J. psicanal. vol.50 no.92 São Paulo jun. 2017

 

TEMAS LIVRES

 

Comentários sobre o trabalho "Aurora e o processo de parentalização"

 

 

Marielle Kellermann Barbosa

Membro filiado ao Instituto de Psicanálise "Durval Marcondes" da Sociedade Brasileira de Psicanálise de São Paulo, SBPSP. Editora da IPSO, São Paulo. mariellekbarbosa@gmail.com

 

 

Aos que se interessam pela clínica contemporânea de crianças e de adultos, o artigo de Fátima Maria Vieira Batistelli (SBPSP) e Maria Cecília Pereira da Silva (SBPSP) vem acrescentar ao nos convidar a conhecer, por meio de um material clínico inovador, parte das sessões realizadas com a bebê Aurora e seus pais, o trabalho da Clínica 0-3 anos. As sessões são o resultado de um conjunto de consultas terapêuticas - no modelo das consultas terapêuticas de Winnicott e de Lebovici - na intervenção nas relações iniciais pais-bebê/criança pequena.

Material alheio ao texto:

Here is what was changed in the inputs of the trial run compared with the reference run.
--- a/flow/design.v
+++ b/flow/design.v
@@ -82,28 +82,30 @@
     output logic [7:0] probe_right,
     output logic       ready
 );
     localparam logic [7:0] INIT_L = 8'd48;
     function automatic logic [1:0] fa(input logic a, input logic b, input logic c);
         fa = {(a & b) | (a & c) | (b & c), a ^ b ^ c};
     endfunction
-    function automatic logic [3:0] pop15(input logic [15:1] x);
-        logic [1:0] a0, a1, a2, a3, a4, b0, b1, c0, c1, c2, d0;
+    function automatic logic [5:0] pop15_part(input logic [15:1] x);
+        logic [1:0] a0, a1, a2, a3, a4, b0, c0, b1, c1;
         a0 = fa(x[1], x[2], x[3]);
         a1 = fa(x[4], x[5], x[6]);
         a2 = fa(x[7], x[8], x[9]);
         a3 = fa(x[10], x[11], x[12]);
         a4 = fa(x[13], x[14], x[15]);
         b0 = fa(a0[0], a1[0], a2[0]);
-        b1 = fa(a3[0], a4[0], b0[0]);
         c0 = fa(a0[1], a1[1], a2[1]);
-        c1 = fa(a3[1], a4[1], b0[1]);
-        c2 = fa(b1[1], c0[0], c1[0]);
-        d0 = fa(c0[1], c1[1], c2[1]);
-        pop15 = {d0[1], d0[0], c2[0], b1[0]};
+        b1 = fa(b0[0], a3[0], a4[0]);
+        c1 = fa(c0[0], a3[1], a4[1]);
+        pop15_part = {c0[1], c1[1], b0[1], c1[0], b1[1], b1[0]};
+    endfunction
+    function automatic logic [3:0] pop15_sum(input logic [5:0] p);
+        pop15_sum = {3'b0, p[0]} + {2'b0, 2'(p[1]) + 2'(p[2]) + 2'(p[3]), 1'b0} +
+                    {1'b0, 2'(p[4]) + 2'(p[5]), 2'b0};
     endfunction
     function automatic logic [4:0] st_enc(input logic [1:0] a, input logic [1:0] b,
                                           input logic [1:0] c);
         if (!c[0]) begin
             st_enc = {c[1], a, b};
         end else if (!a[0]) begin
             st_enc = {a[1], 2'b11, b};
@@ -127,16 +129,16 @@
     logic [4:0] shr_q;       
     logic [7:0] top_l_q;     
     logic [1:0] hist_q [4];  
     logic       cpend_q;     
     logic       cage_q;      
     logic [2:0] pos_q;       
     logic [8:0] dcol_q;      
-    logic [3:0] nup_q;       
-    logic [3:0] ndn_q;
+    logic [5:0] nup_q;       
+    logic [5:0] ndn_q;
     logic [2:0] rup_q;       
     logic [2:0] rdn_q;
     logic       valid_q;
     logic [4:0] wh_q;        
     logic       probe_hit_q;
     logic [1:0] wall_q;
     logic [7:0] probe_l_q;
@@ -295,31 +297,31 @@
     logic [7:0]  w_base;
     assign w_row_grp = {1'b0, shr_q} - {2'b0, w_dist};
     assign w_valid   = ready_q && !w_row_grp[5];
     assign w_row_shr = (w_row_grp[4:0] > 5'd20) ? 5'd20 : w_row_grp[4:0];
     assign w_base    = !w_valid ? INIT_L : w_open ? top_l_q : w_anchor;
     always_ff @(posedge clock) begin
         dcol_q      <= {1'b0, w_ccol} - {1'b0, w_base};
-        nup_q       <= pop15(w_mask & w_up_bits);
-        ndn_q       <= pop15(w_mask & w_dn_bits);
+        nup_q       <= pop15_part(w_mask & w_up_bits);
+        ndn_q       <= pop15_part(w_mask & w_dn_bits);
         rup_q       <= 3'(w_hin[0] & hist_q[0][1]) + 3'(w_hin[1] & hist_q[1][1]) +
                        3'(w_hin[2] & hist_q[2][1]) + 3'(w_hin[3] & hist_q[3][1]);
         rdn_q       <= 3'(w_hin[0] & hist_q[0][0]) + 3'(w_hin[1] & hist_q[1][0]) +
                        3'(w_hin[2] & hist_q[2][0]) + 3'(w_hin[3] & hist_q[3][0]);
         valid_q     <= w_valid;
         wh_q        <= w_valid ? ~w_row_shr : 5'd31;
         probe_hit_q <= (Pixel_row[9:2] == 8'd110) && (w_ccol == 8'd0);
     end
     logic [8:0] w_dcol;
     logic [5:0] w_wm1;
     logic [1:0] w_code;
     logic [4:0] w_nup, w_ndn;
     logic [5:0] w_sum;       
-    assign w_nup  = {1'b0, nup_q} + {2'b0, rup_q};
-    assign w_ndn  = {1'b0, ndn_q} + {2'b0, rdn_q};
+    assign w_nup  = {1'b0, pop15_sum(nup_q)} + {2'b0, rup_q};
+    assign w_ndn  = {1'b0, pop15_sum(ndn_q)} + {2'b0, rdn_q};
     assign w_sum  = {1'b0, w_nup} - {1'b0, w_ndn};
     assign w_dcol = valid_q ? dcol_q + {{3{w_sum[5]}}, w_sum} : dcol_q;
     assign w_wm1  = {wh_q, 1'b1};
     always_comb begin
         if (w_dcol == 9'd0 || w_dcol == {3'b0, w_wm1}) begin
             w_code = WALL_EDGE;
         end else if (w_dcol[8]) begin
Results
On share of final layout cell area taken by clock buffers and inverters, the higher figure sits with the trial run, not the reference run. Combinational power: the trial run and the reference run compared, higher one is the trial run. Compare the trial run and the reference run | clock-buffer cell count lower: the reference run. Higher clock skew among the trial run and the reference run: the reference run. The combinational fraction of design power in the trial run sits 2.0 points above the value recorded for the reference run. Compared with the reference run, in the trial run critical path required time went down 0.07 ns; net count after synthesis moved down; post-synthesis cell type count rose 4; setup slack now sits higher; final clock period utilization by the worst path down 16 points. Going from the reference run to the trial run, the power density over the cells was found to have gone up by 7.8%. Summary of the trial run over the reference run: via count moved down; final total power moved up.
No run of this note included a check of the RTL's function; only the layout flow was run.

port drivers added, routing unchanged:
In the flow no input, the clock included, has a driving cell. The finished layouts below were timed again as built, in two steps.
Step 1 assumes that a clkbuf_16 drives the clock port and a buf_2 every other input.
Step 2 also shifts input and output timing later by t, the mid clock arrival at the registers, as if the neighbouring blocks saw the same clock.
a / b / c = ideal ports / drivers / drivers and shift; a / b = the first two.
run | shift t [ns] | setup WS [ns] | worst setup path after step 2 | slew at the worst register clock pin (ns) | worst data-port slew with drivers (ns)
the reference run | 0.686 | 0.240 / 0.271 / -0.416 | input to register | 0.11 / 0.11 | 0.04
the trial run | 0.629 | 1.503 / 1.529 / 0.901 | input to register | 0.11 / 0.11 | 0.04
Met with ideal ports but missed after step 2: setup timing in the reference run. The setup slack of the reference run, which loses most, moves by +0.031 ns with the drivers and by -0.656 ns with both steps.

O artigo é essencialmente clínico e proporciona ao leitor uma participação especial nessas consultas. Aurora chega com os seus pais para atendimento quando está perto de completar 9 meses e, ao final do trabalho, conta com 2 anos. O texto nos convida a participar das cenas dos atendimentos, assim como o vídeo que foi apresentado na Jornada,1 no qual estão presentes na sala de atendimento duas terapeutas, os pais e Aurora. O trabalho das autoras tem seu ponto nuclear ao descreverem-se as sessões de forma direta no sentido de oferecer ao leitor as falas dos pais, as reações motoras de Aurora e as interpretações delas próprias, o que, de fato, nos convoca a estar junto com eles nas sessões. No vídeo apresentado, vemos Aurora, em uma das cenas, deitada no centro do grupo de adultos, e, mais para o final das consultas, quando ela já está caminhando, aparece se movimentando pelo espaço e brincando com a câmera.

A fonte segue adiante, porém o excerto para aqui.